President Donald Trump said Tuesday he would prefer to see someone buy Spirit Airlines rather than watch the ultra-low-cost carrier slide toward collapse, adding a fresh political twist to the airline’s already fragile recovery effort. In a CNBC interview, Trump said he would like to see a buyer emerge and signaled he might also be open to some form of federal assistance, though he stopped well short of laying out a specific rescue plan.
The remarks land at a tense moment for Spirit. The airline has been in talks with the Trump administration about possible government support as it struggles with bankruptcy pressure, heavy cost burdens and the threat of liquidation. The Wall Street Journal reported that Spirit has discussed potential aid with the administration, while CBS News reported days earlier that the carrier had sought an emergency bailout to stay in business.
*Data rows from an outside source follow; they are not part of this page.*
===== config.mk =====
export PLATFORM = sky130hd
export DESIGN_NAME = irq_sense_bank
export DESIGN_NICKNAME = d
export VERILOG_FILES = /design/src/rtl/irqs_pkg.sv /design/src/rtl/irqs_rst_sync.sv /design/src/rtl/irqs_sync_chain.sv /design/src/rtl/irqs_chan.sv /design/src/rtl/irq_sense_bank.sv
export SDC_FILE = /design/constraint.sdc
export NUM_CORES = 1
export LEC_CHECK = 0
export ABC_AREA = 1
export BUFFER_PORTS_ARGS = -buffer_cell sky130_fd_sc_hd__buf_2
export CELL_PAD_IN_SITES_DETAIL_PLACEMENT = 1
export CELL_PAD_IN_SITES_GLOBAL_PLACEMENT = 1
export CORE_MARGIN = 2
export CORE_UTILIZATION = 39
export CTS_CLUSTER_SIZE = 25
export DETAILED_ROUTE_END_ITERATION = 10
export GPL_ROUTABILITY_DRIVEN = 0
export GPL_TIMING_DRIVEN = 1
export MAX_ROUTING_LAYER = met4
export PLACE_DENSITY = 0.83
export SLEW_MARGIN = 10
export SYNTH_ARGS = -nofsm -noshare
export SYNTH_HDL_FRONTEND = slang
export SYNTH_SLANG_ARGS = --single-unit

===== constraint.sdc =====
create_clock -name clk -period 1.6 [get_ports clk]
set_input_delay 0.16 -clock clk [delete_from_list [all_inputs] [get_ports clk]]
set_output_delay 0.16 -clock clk [all_outputs]
set_load 0.01 [all_outputs]

===== src/rtl/irqs_pkg.sv =====
package irqs_pkg;

  typedef enum logic {
    TRIG_EDGE  = 1'b0,
    TRIG_LEVEL = 1'b1
  } trig_mode_e;

  localparam int unsigned DEF_SYNC_STAGES = 2;
  localparam int unsigned DEF_RST_STAGES  = 2;

endpackage


===== src/rtl/irqs_rst_sync.sv =====
module irqs_rst_sync #(
  parameter int unsigned STAGES = irqs_pkg::DEF_RST_STAGES
) (
  input  logic clk,
  input  logic arst_ni,
  output logic rst_no
);

  logic [STAGES-1:0] stage_q;
  logic [STAGES-1:0] stage_d;

  always_comb begin
    stage_d = {stage_q[STAGES-2:0], 1'b1};
  end

  always_ff @(posedge clk or negedge arst_ni) begin
    if (!arst_ni) begin
      stage_q <= '0;
    end else begin
      stage_q <= stage_d;
    end
  end

  assign rst_no = stage_q[STAGES-1];

endmodule


===== src/rtl/irqs_sync_chain.sv =====
module irqs_sync_chain #(
  parameter int unsigned STAGES = irqs_pkg::DEF_SYNC_STAGES
) (
  input  logic clk,
  input  logic rst_ni,
  input  logic d_i,
  output logic q_o
);

  logic [STAGES-1:0] flop_q;
  logic [STAGES-1:0] flop_d;

  always_comb begin
    flop_d = {flop_q[STAGES-2:0], d_i};
  end

  always_ff @(posedge clk or negedge rst_ni) begin
    if (!rst_ni) begin
      flop_q <= '0;
    end else begin
      flop_q <= flop_d;
    end
  end

  assign q_o = flop_q[STAGES-1];

endmodule


===== src/rtl/irqs_chan.sv =====
module irqs_chan
  import irqs_pkg::*;
(
  input  logic clk,
  input  logic rst_ni,
  input  logic line_i,
  input  logic level_i,
  input  logic ack_i,
  output logic pend_o
);

  trig_mode_e mode_q, mode_d;
  logic       mode_en;
  logic       mode_chg;
  logic       line_prev_q;
  logic       rise;
  logic       pend_q, pend_d;
  logic       pend_en;

  // Mode tracking and change detection
  always_comb begin
    mode_d   = trig_mode_e'(level_i);
    mode_chg = (mode_d != mode_q);
    mode_en  = mode_chg;
  end

  // Rising edge seen on the synchronized line
  always_comb begin
    rise = line_i & ~line_prev_q;
  end

  // Pending next state
  always_comb begin
    pend_d = pend_q;
    if (mode_chg) begin
      pend_d = 1'b0;
    end else if (mode_q == TRIG_LEVEL) begin
      pend_d = line_i;
    end else if (rise) begin
      pend_d = 1'b1;
    end else if (ack_i) begin
      pend_d = 1'b0;
    end
    pend_en = (pend_d != pend_q);
  end

  always_ff @(posedge clk or negedge rst_ni) begin
    if (!rst_ni) begin
      mode_q <= TRIG_EDGE;
    end else if (mode_en) begin
      mode_q <= mode_d;
    end
  end

  always_ff @(posedge clk or negedge rst_ni) begin
    if (!rst_ni) begin
      line_prev_q <= 1'b0;
    end else begin
      line_prev_q <= line_i;
    end
  end

  always_ff @(posedge clk or negedge rst_ni) begin
    if (!rst_ni) begin
      pend_q <= 1'b0;
    end else if (pend_en) begin
      pend_q <= pend_d;
    end
  end

  assign pend_o = pend_q;

  // a detected rise in stable edge mode latches a request
  assert_edge_set_R2: assert property (@(posedge clk) disable iff (!rst_ni)
    (!mode_chg && mode_q == TRIG_EDGE && line_i && !line_prev_q) |=> pend_q);

  // an unacknowledged edge request is sticky
  assert_edge_hold_R3: assert property (@(posedge clk) disable iff (!rst_ni)
    (!mode_chg && mode_q == TRIG_EDGE && pend_q && !ack_i) |=> pend_q);

  // acknowledge without a coincident rise clears the request
  assert_ack_clear_R4: assert property (@(posedge clk) disable iff (!rst_ni)
    (!mode_chg && mode_q == TRIG_EDGE && ack_i && !(line_i && !line_prev_q)) |=> !pend_q);

  // level mode mirrors the synchronized line
  assert_level_follow_R6: assert property (@(posedge clk) disable iff (!rst_ni)
    (!mode_chg && mode_q == TRIG_LEVEL) |=> (pend_q == $past(line_i)));

  // a mode switch flushes the request
  assert_mode_flush_R8: assert property (@(posedge clk) disable iff (!rst_ni)
    mode_chg |=> !pend_q);

endmodule


===== src/rtl/irq_sense_bank.sv =====
module irq_sense_bank #(
  parameter int unsigned NUM_CH      = 8,
  parameter int unsigned SYNC_STAGES = irqs_pkg::DEF_SYNC_STAGES
) (
  input  logic              clk,
  input  logic              rst_n,
  input  logic [NUM_CH-1:0] req_raw,
  input  logic [NUM_CH-1:0] trig_level,
  input  logic [NUM_CH-1:0] ack,
  output logic [NUM_CH-1:0] pending,
  output logic              irq_any
);

  logic              rst_int_n;
  logic [NUM_CH-1:0] req_sync;
  logic [NUM_CH-1:0] pend_vec;

  irqs_rst_sync #(
    .STAGES(irqs_pkg::DEF_RST_STAGES)
  ) u_rst_sync (
    .clk    (clk),
    .arst_ni(rst_n),
    .rst_no (rst_int_n)
  );

  for (genvar ch = 0; ch < NUM_CH; ch++) begin : g_ch
    irqs_sync_chain #(
      .STAGES(SYNC_STAGES)
    ) u_sync (
      .clk   (clk),
      .rst_ni(rst_int_n),
      .d_i   (req_raw[ch]),
      .q_o   (req_sync[ch])
    );

    irqs_chan u_chan (
      .clk    (clk),
      .rst_ni (rst_int_n),
      .line_i (req_sync[ch]),
      .level_i(trig_level[ch]),
      .ack_i  (ack[ch]),
      .pend_o (pend_vec[ch])
    );
  end

  assign pending = pend_vec;
  assign irq_any = |pend_vec;

  // nothing is pending while the internal reset is held
  assert_reset_clear_R1: assert property (@(posedge clk)
    (!rst_int_n && !$isunknown(pend_vec)) |-> (pend_vec == '0));

endmodule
What makes this especially messy is that Spirit was already trying to climb out of Chapter 11 before fuel costs surged again. In March, Spirit said it had filed a restructuring support agreement and a plan of reorganization in bankruptcy court, saying at the time that it expected to emerge by early summer 2026. The company also said the plan was designed to cut debt and stabilize the business after months of financial strain.
That recovery path now looks shakier. Recent reporting says a jump in jet-fuel prices has added new stress to Spirit’s restructuring effort and raised the possibility that the airline’s bankruptcy case could end in liquidation rather than a cleaner exit. That matters beyond Wall Street because Spirit has long been one of the biggest names in bare-bones budget flying, and its disappearance would likely hit price-sensitive travelers hardest on domestic routes where cheap fares are already getting harder to find.
Trump’s comments also suggest the White House is looking at the airline industry through two lenses at once: skepticism toward major consolidation, but some willingness to keep a struggling player alive if its failure could hurt competition or jobs. In the same interview, Trump said he did not like the idea of a merger between United and American, even while saying he generally does not object to airline mergers. That leaves Spirit in an odd middle ground — too weak to stand comfortably on its own, but still potentially useful as a competitive counterweight in the market.
For now, there is no announced buyer, no confirmed bailout package and no clear signal that Spirit’s survival is assured. What there is, at least, is a public acknowledgment from Trump that the airline’s fate is now significant enough to draw direct attention from the administration. That alone tells you how serious the situation has become.